*** Raw data ***

===== src/flat_wrapper.sv =====
// flat-port wrapper written by rule: the top's interface ports become plain ports
module dallanma_cozucu_flat import dallanma_paketi::*;
#(
  parameter int unsigned KUYRUK_DERINLIGI = 4
)
  (clk_i, rst_i, bus_ongoru_kaydet_i, bus_ongoru_ps_i, bus_ongoru_atladi_i, bus_ongoru_hedef_i, bus_cozum_gecerli_i, bus_cozum_ps_i, bus_cozum_atladi_i, bus_cozum_hedef_i, bus_temizle_i, bus_guncelle_gecerli_o, bus_guncelle_atladi_o, bus_guncelle_ps_o, bus_guncelle_hedef_adresi_o, bus_dallanma_hata_o, bus_duzeltilmis_ps_o, bus_kuyruk_dolu_o);
  dallanma_cozucu_if bus_i ();
  input  logic clk_i;
  input  logic rst_i;
  input wire logic [$bits(bus_i.ongoru_kaydet_i)-1:0] bus_ongoru_kaydet_i;
  input wire logic [$bits(bus_i.ongoru_ps_i)-1:0] bus_ongoru_ps_i;
  input wire logic [$bits(bus_i.ongoru_atladi_i)-1:0] bus_ongoru_atladi_i;
  input wire logic [$bits(bus_i.ongoru_hedef_i)-1:0] bus_ongoru_hedef_i;
  input wire logic [$bits(bus_i.cozum_gecerli_i)-1:0] bus_cozum_gecerli_i;
  input wire logic [$bits(bus_i.cozum_ps_i)-1:0] bus_cozum_ps_i;
  input wire logic [$bits(bus_i.cozum_atladi_i)-1:0] bus_cozum_atladi_i;
  input wire logic [$bits(bus_i.cozum_hedef_i)-1:0] bus_cozum_hedef_i;
  input wire logic [$bits(bus_i.temizle_i)-1:0] bus_temizle_i;
  output wire logic [$bits(bus_i.guncelle_gecerli_o)-1:0] bus_guncelle_gecerli_o;
  output wire logic [$bits(bus_i.guncelle_atladi_o)-1:0] bus_guncelle_atladi_o;
  output wire logic [$bits(bus_i.guncelle_ps_o)-1:0] bus_guncelle_ps_o;
  output wire logic [$bits(bus_i.guncelle_hedef_adresi_o)-1:0] bus_guncelle_hedef_adresi_o;
  output wire logic [$bits(bus_i.dallanma_hata_o)-1:0] bus_dallanma_hata_o;
  output wire logic [$bits(bus_i.duzeltilmis_ps_o)-1:0] bus_duzeltilmis_ps_o;
  output wire logic [$bits(bus_i.kuyruk_dolu_o)-1:0] bus_kuyruk_dolu_o;
  assign bus_i.ongoru_kaydet_i = bus_ongoru_kaydet_i;
  assign bus_i.ongoru_ps_i = bus_ongoru_ps_i;
  assign bus_i.ongoru_atladi_i = bus_ongoru_atladi_i;
  assign bus_i.ongoru_hedef_i = bus_ongoru_hedef_i;
  assign bus_i.cozum_gecerli_i = bus_cozum_gecerli_i;
  assign bus_i.cozum_ps_i = bus_cozum_ps_i;
  assign bus_i.cozum_atladi_i = bus_cozum_atladi_i;
  assign bus_i.cozum_hedef_i = bus_cozum_hedef_i;
  assign bus_i.temizle_i = bus_temizle_i;
  assign bus_guncelle_gecerli_o = bus_i.guncelle_gecerli_o;
  assign bus_guncelle_atladi_o = bus_i.guncelle_atladi_o;
  assign bus_guncelle_ps_o = bus_i.guncelle_ps_o;
  assign bus_guncelle_hedef_adresi_o = bus_i.guncelle_hedef_adresi_o;
  assign bus_dallanma_hata_o = bus_i.dallanma_hata_o;
  assign bus_duzeltilmis_ps_o = bus_i.duzeltilmis_ps_o;
  assign bus_kuyruk_dolu_o = bus_i.kuyruk_dolu_o;
  dallanma_cozucu #(.KUYRUK_DERINLIGI(KUYRUK_DERINLIGI)) u_core (.clk_i(clk_i), .rst_i(rst_i), .bus(bus_i));
endmodule

===== config.mk =====
export PLATFORM = sky130hd
export DESIGN_NAME = dallanma_cozucu_flat
export DESIGN_NICKNAME = d
export VERILOG_FILES = /design/src/rtl/dallanma_paketi.sv /design/src/rtl/dallanma_cozucu_if.sv /design/src/rtl/ongoru_kuyrugu.sv /design/src/rtl/dallanma_cozucu.sv /design/src/flat_wrapper.sv
export SDC_FILE = /design/constraint.sdc
export NUM_CORES = 1
export LEC_CHECK = 0
export ABC_AREA = 1
export BUFFER_PORTS_ARGS = -buffer_cell sky130_fd_sc_hd__buf_2
export CAP_MARGIN = 20
export CORE_ASPECT_RATIO = 1.25
export CORE_MARGIN = 3
export CORE_UTILIZATION = 40
export CTS_BUF_LIST = sky130_fd_sc_hd__clkbuf_8
export DETAILED_ROUTE_END_ITERATION = 12
export SETUP_SLACK_MARGIN = 0.15
export SYNTH_ARGS = -nofsm -noshare
export SYNTH_HDL_FRONTEND = slang
export SYNTH_SLANG_ARGS = --single-unit

===== constraint.sdc =====
create_clock -name clk_i -period 11.86 [get_ports clk_i]
set_clock_uncertainty 0.1 [all_clocks]
set_input_delay 0.593 -clock clk_i [delete_from_list [all_inputs] [get_ports clk_i]]
set_output_delay 0.593 -clock clk_i [all_outputs]
set_load 0.02 [all_outputs]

*** End of Raw data ***

Problem details:
Restate, without alteration, the lines of the material above that begin at the one containing "export SYNTH_HDL_FRONTEND = slang" and run through its last line.

Solution to the problem:
export SYNTH_HDL_FRONTEND = slang
export SYNTH_SLANG_ARGS = --single-unit

===== constraint.sdc =====
create_clock -name clk_i -period 11.86 [get_ports clk_i]
set_clock_uncertainty 0.1 [all_clocks]
set_input_delay 0.593 -clock clk_i [delete_from_list [all_inputs] [get_ports clk_i]]
set_output_delay 0.593 -clock clk_i [all_outputs]
set_load 0.02 [all_outputs]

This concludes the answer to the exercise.